Bertrand Tavernier, que falleció el año pasado, es el presidente histórico del Instituto Lumière, gran artífice del talante que caracteriza al organismo, y ha transmitido como pocos su devoción por el cine, tanto en su faceta de director y guionista, como en la de estudioso y divulgador apasionado. Por eso, estas sesiones Lumière comienzan con uno de los filmes más emblemáticos del cineasta de Lyon, su debut El relojero de Saint-Paul (1974), representativo también de su atención al género negro, entre otros. La actual presidenta es la actriz Irène Jacob, que protagoniza el cartel y vendrá a presentar uno de sus trabajos más sobresalientes en una obra maestra del cine contemporáneo, La doble vida de Verónica (Krzysztof Kieślowski, 1991). Thierry Frémaux, director del Festival de Cannes y también lionés, es el alma mater del Lumière. Con su película ¡Lumière!, comienza la aventura (2016), que restaura y ofrece una nueva perspectiva sobre las primeras películas filmadas por los inventores del cinematógrafo, marca el estilo de la casa: tanto rigor como entusiasmo.
El Instituto y el Festival Lumière se caracterizan también por la camaradería: los ciclos, debates y presentaciones implican a cineastas y otros profesionales y estudiosos del cine. Así, Clint Eastwood eligió El bueno, el feo y el malo (1966) para clausurar la primera edición del festival en 2009. Jerry Schatzberg es uno de los cineastas que se cuentan como amigos del Lumière, y su película El espantapájaros (1973) merece ser rescatada como uno de los más acertados retratos de la América errática a través de dos seres marginales, con memorables interpretaciones de Gene Hackman y Al Pacino. Y el alemán Wim Wenders fue uno de los primeros cineastas invitados a participar en las actividades del Lumière con Alicia en las ciudades (1974), una road movie inusual que conserva toda su modernidad casi cincuenta años después.
La recuperación de mujeres cineastas que a lo largo de la historia sacaron adelante una obra cuya importancia ha de ser realzada debidamente es otra de las líneas de actuación del Lumière, en la sección Histoire permanente des femmes cinéastes, que se ha focalizado en nombres como Larissa Chepitko, Kinuyo Tanaka, Jane Campion (que recibió el Prix Lumière 2021) o la actriz y directora Ida Lupino, cuya The Bigamist se atrevía ya en 1953 a tratar en los márgenes del cine estadounidense cuestiones tabú alrededor de la mujer y el machismo.
Con el respeto escrupuloso al original de la obra cinematográfica en restauraciones de minuciosa tecnología digital, el Instituto Lumière ha rescatado algunos de los grandes clásicos del cine francés que siguen asombrando por su audacia estética y temática, caso del impactante drama negro El cuervo (1943) de Henri-Georges Clouzot, o la película que reflejó las ilusiones del Frente Popular sin hacer ningún alegato político, buscando solo el sabor agridulce de la condición humana y los límites de la utopía: La belle equipe (1936), una de las mejores películas del gran Julien Duvivier.
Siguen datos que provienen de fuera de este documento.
`src/rtl/buck_seq_pkg.sv`:
```
package buck_seq_pkg;

  typedef enum logic [2:0] {
    ST_SHUT    = 3'd0,
    ST_HI_WAIT = 3'd1,
    ST_HI_ON   = 3'd2,
    ST_LO_WAIT = 3'd3,
    ST_LO_ON   = 3'd4,
    ST_DE_OFF  = 3'd5
  } seqState_t;

  // Datapath to control: conditioned inputs and timer results
  typedef struct packed {
    logic isMid;
    logic midTrip;
    logic effHigh;
    logic hiGateLow;
    logic loGateLow;
    logic zeroCur;
    logic loMinDone;
  } seqStrobe_t;

  // Control to datapath
  typedef struct packed {
    logic loRun;
  } seqCmd_t;

  function automatic int nsToCycles(int ns, int periodNs);
    int c;
    c = (ns + periodNs - 1) / periodNs;
    return (c < 1) ? 1 : c;
  endfunction

endpackage

```
`src/rtl/buck_seq_datapath.sv`:
```
module buck_seq_datapath
  import buck_seq_pkg::*;
#(
  parameter int MID_DWELL_CYC = 9,
  parameter int LO_MIN_CYC    = 20,
  parameter int SYNC_STAGES   = 2
) (
  input  logic       clk,
  input  logic       rstN,
  input  logic [1:0] pwmCmd,
  input  logic       hiGateLowRaw,
  input  logic       loGateLowRaw,
  input  logic       zeroCurRaw,
  input  seqCmd_t    cmd,
  output seqStrobe_t strobe
);
  localparam int NUM_FLAGS = 3;
  localparam int MID_W = $clog2(MID_DWELL_CYC + 1);
  localparam int LO_W  = $clog2(LO_MIN_CYC + 1);
  localparam logic [MID_W-1:0] MID_LAST = MID_W'(MID_DWELL_CYC - 1);
  localparam logic [LO_W-1:0]  LO_LAST  = LO_W'(LO_MIN_CYC - 1);

  logic [NUM_FLAGS-1:0] rawFlags;
  logic [NUM_FLAGS-1:0] syncFlags;
  logic [MID_W-1:0]     midCnt;
  logic [LO_W-1:0]      loCnt;
  logic                 heldHigh;
  logic                 isMid;

  assign rawFlags = {zeroCurRaw, loGateLowRaw, hiGateLowRaw};
  assign isMid    = pwmCmd[1];

  for (genvar i = 0; i < NUM_FLAGS; i++) begin : g_sync
    logic [SYNC_STAGES-1:0] chain;
    always_ff @(posedge clk) begin
      if (!rstN) chain <= '0;
      else       chain <= {chain[SYNC_STAGES-2:0], rawFlags[i]};
    end
    assign syncFlags[i] = chain[SYNC_STAGES-1];
  end

  always_ff @(posedge clk) begin
    if (!rstN) begin
      midCnt   <= '0;
      heldHigh <= 1'b0;
      loCnt    <= '0;
    end else begin
      if (!isMid) begin
        midCnt   <= '0;
        heldHigh <= pwmCmd[0];
      end else if (midCnt != MID_LAST) begin
        midCnt <= midCnt + MID_W'(1);
      end
      if (!cmd.loRun)           loCnt <= '0;
      else if (loCnt != LO_LAST) loCnt <= loCnt + LO_W'(1);
    end
  end

  always_comb begin
    strobe.isMid     = isMid;
    strobe.midTrip   = isMid && (midCnt == MID_LAST);
    strobe.effHigh   = isMid ? heldHigh : pwmCmd[0];
    strobe.hiGateLow = syncFlags[0];
    strobe.loGateLow = syncFlags[1];
    strobe.zeroCur   = syncFlags[2];
    strobe.loMinDone = (loCnt == LO_LAST);
  end

endmodule

```
`src/rtl/buck_seq_control.sv`:
```
module buck_seq_control
  import buck_seq_pkg::*;
(
  input  logic       clk,
  input  logic       rstN,
  input  logic       modeFccm,
  input  seqStrobe_t strobe,
  output seqCmd_t    cmd,
  output logic       hiEn,
  output logic       loEn
);
  seqState_t state, nextState;

  always_comb begin
    nextState = state;
    if (strobe.midTrip) begin
      nextState = ST_SHUT;
    end else begin
      case (state)
        ST_SHUT:
          if (!strobe.isMid) nextState = strobe.effHigh ? ST_HI_WAIT : ST_LO_WAIT;
        ST_HI_WAIT:
          if (!strobe.effHigh)       nextState = ST_LO_WAIT;
          else if (strobe.loGateLow) nextState = ST_HI_ON;
        ST_HI_ON:
          if (!strobe.effHigh) nextState = ST_LO_WAIT;
        ST_LO_WAIT:
          if (strobe.effHigh)        nextState = ST_HI_WAIT;
          else if (strobe.hiGateLow) nextState = ST_LO_ON;
        ST_LO_ON:
          if (strobe.effHigh) nextState = ST_HI_WAIT;
          else if (!modeFccm && strobe.zeroCur && strobe.loMinDone) nextState = ST_DE_OFF;
        ST_DE_OFF:
          if (strobe.effHigh) nextState = ST_HI_WAIT;
        default: nextState = ST_SHUT;
      endcase
    end
  end

  always_ff @(posedge clk) begin
    if (!rstN) state <= ST_SHUT;
    else       state <= nextState;
  end

  assign hiEn      = (state == ST_HI_ON);
  assign loEn      = (state == ST_LO_ON);
  assign cmd.loRun = (state == ST_LO_ON);

endmodule

```
`src/rtl/buck_gate_sequencer.sv`:
```
module buck_gate_sequencer
  import buck_seq_pkg::*;
#(
  parameter int CLK_PERIOD_NS = 20,
  parameter int MID_DWELL_NS  = 175,
  parameter int LO_MIN_NS     = 400,
  parameter int SYNC_STAGES   = 2
) (
  input  logic       clk,
  input  logic       rstN,
  input  logic [1:0] pwmCmd,
  input  logic       modeFccm,
  input  logic       zeroCurFlag,
  input  logic       hiGateLowFlag,
  input  logic       loGateLowFlag,
  output logic       hiEn,
  output logic       loEn
);
  localparam int MID_DWELL_CYC = nsToCycles(MID_DWELL_NS, CLK_PERIOD_NS);
  localparam int LO_MIN_CYC    = nsToCycles(LO_MIN_NS, CLK_PERIOD_NS);

  seqStrobe_t strobe;
  seqCmd_t    cmd;

  buck_seq_datapath #(
    .MID_DWELL_CYC(MID_DWELL_CYC),
    .LO_MIN_CYC   (LO_MIN_CYC),
    .SYNC_STAGES  (SYNC_STAGES)
  ) u_dp (
    .clk         (clk),
    .rstN        (rstN),
    .pwmCmd      (pwmCmd),
    .hiGateLowRaw(hiGateLowFlag),
    .loGateLowRaw(loGateLowFlag),
    .zeroCurRaw  (zeroCurFlag),
    .cmd         (cmd),
    .strobe      (strobe)
  );

  buck_seq_control u_ctl (
    .clk     (clk),
    .rstN    (rstN),
    .modeFccm(modeFccm),
    .strobe  (strobe),
    .cmd     (cmd),
    .hiEn    (hiEn),
    .loEn    (loEn)
  );

endmodule

```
De otro de los cineastas galos fundamentales, Jean-Pierre Melville, se escoge el seco e impactante retrato de la Resistencia francesa, El ejército de las sombras (1969).
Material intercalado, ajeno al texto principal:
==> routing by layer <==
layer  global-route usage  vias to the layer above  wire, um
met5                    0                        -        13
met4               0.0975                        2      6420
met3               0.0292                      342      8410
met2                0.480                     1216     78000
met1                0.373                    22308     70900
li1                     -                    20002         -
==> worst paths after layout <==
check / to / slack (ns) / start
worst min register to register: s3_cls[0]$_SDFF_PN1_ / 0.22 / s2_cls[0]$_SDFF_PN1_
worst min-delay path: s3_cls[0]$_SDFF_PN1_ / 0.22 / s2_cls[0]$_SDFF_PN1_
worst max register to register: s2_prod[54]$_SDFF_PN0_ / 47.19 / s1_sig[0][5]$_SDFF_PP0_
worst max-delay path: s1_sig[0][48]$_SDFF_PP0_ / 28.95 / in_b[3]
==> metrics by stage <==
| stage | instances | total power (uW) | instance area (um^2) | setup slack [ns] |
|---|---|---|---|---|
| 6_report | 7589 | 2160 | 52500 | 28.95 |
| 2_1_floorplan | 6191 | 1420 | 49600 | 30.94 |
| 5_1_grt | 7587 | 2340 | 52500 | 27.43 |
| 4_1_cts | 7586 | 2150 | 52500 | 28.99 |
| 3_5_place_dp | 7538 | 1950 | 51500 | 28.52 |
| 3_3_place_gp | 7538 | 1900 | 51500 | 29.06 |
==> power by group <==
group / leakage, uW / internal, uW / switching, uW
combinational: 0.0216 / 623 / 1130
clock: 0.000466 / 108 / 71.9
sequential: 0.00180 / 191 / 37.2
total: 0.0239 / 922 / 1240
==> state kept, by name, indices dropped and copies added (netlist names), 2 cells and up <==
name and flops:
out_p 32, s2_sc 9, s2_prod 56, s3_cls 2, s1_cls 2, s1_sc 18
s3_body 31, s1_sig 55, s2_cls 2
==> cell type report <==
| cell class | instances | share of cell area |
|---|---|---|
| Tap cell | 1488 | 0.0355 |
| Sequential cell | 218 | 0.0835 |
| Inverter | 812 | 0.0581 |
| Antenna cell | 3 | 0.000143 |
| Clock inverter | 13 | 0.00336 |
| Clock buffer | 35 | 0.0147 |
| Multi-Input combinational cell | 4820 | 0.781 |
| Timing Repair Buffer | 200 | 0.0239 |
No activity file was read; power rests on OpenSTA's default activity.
$ cat config.mk
export PLATFORM = sky130hd
export DESIGN_NAME = mux_bus_seq
export DESIGN_NICKNAME = d
export VERILOG_FILES = /design/src/rtl/mux_bus_seq.sv
export SDC_FILE = /design/constraint.sdc
export NUM_CORES = 1
export LEC_CHECK = 0
export ABC_AREA = 1
export ABC_CLOCK_PERIOD_IN_PS = 4900
export BUFFER_PORTS_ARGS = -buffer_cell sky130_fd_sc_hd__buf_2
export CAP_MARGIN = 20
export CORE_MARGIN = 2
export CORE_UTILIZATION = 40
export CTS_BUF_LIST = sky130_fd_sc_hd__clkbuf_4 sky130_fd_sc_hd__clkbuf_8
export DETAILED_ROUTE_END_ITERATION = 8
export PLACE_DENSITY_LB_ADDON = 0.1
export SLEW_MARGIN = 20
export SYNTH_ARGS = -nofsm -noshare
export SYNTH_HDL_FRONTEND = slang
export SYNTH_SLANG_ARGS = --single-unit
$ cat constraint.sdc
create_clock -name clk -period 4.9 [get_ports clk]
set_input_delay 0.98 -clock clk [delete_from_list [all_inputs] [get_ports clk]]
set_output_delay 0.98 -clock clk [all_outputs]
set_load 0.005 [all_outputs]
==> src/rtl/dmach_pkg.sv <==
// Shared constants and types of the DMA channel engine.
// Assumes 32-bit registers and at most 32-byte transfer units.
package dmach_pkg;
    localparam int REG_AW         = 5;
    localparam int MAX_UNIT_SHIFT = 5;
    localparam int DATA_W         = 8 << MAX_UNIT_SHIFT;

    localparam logic [REG_AW-1:0] OFS_SRC  = 5'h00;
    localparam logic [REG_AW-1:0] OFS_DST  = 5'h04;
    localparam logic [REG_AW-1:0] OFS_CNT  = 5'h08;
    localparam logic [REG_AW-1:0] OFS_STAT = 5'h10;
    localparam logic [REG_AW-1:0] OFS_CMD  = 5'h14;

    localparam int ST_EN    = 0;
    localparam int ST_CTERM = 1;
    localparam int ST_HALT  = 2;
    localparam int ST_DONE  = 3;
    localparam int ST_AERR  = 4;
    localparam int ST_NODSC = 31;

    localparam int CM_SRC_INC = 23;
    localparam int CM_DST_INC = 22;
    localparam int CM_UNIT_LO = 8;
    localparam int CM_IRQ_EN  = 1;

    typedef enum logic [1:0] {XS_IDLE, XS_READ, XS_WRITE} xfer_state_e;

    typedef struct packed {
        logic step;    // one unit written
        logic finish;  // count exhausted while running
        logic fault;   // bad unit code or misaligned address
    } hw_event_t;
endpackage

==> src/rtl/dmach_unit_dec.sv <==
// Decodes the command unit-size code into a byte shift.
// Assumes codes 0..4 are the only legal ones; others flag unit_ok low.
module dmach_unit_dec (
    input  logic [2:0] unit_code,
    output logic [2:0] unit_shift,
    output logic       unit_ok
);
    // Map the code to its shift and legality.
    always_comb begin
        unit_ok    = 1'b1;
        unit_shift = 3'd0;
        case (unit_code)
            3'd0:    unit_shift = 3'd2;
            3'd1:    unit_shift = 3'd0;
            3'd2:    unit_shift = 3'd1;
            3'd3:    unit_shift = 3'd4;
            3'd4:    unit_shift = 3'd5;
            default: unit_ok    = 1'b0;
        endcase
    end
endmodule
$ cat config.mk
export PLATFORM = sky130hd
export DESIGN_NAME = island_route_decoder
export DESIGN_NICKNAME = d
export VERILOG_FILES = /design/src/rtl/island_route_pkg.sv /design/src/rtl/ird_ctrl.sv /design/src/rtl/ird_datapath.sv /design/src/rtl/island_route_decoder.sv
export SDC_FILE = /design/constraint.sdc
export NUM_CORES = 1
export LEC_CHECK = 0
export BUFFER_PORTS_ARGS = -buffer_cell sky130_fd_sc_hd__buf_2
export CAP_MARGIN = 25
export CORE_AREA = 2 2 40 49
export DETAILED_ROUTE_END_ITERATION = 6
export DIE_AREA = 0 0 42 51
export GPL_ROUTABILITY_DRIVEN = 0
export PLACE_DENSITY = 0.77
export SYNTH_ARGS = -nofsm -noshare
export SYNTH_HDL_FRONTEND = slang
export SYNTH_HIERARCHICAL = 1
export SYNTH_SLANG_ARGS = --single-unit
$ cat constraint.sdc
create_clock -name clk -period 1 [get_ports clk]
set_input_delay 0.1 -clock clk [delete_from_list [all_inputs] [get_ports clk]]
set_output_delay 0.1 -clock clk [all_outputs]
set_load 0.1 [all_outputs]
$ cat src/rtl/island_route_pkg.sv
package island_route_pkg;
  // Strobes from control to datapath: exactly one of the use*/reject bits is set.
  typedef struct packed {
    logic useField;  // island taken straight from an address slice
    logic usePick;   // index bit picks a whole base island
    logic useLow1;   // picked base with one low bit from the address
    logic useLow2;   // picked base with two low bits from the address
    logic wide;      // 40-bit field positions
    logic reject;    // unsupported target or mode
  } routeStrobes_t;
endpackage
Y, conectando con esa red de ilustres colaboradores del Instituto Lumière, Martin Scorsese plasmó en una de sus visitas a Lyon su devoción por Las zapatillas rojas (1948) como una de las películas que más influyeron desde niño en su forma de ver el cine, entre otras cosas por su tratamiento del color, y como uno de los títulos fundamentales del cine británico y de la obra de Michael Powell. Pasos armónicos, los del Instituto Lumière, que conectan todos los tiempos y territorios del cine, en un ballet tan apasionante como inagotable.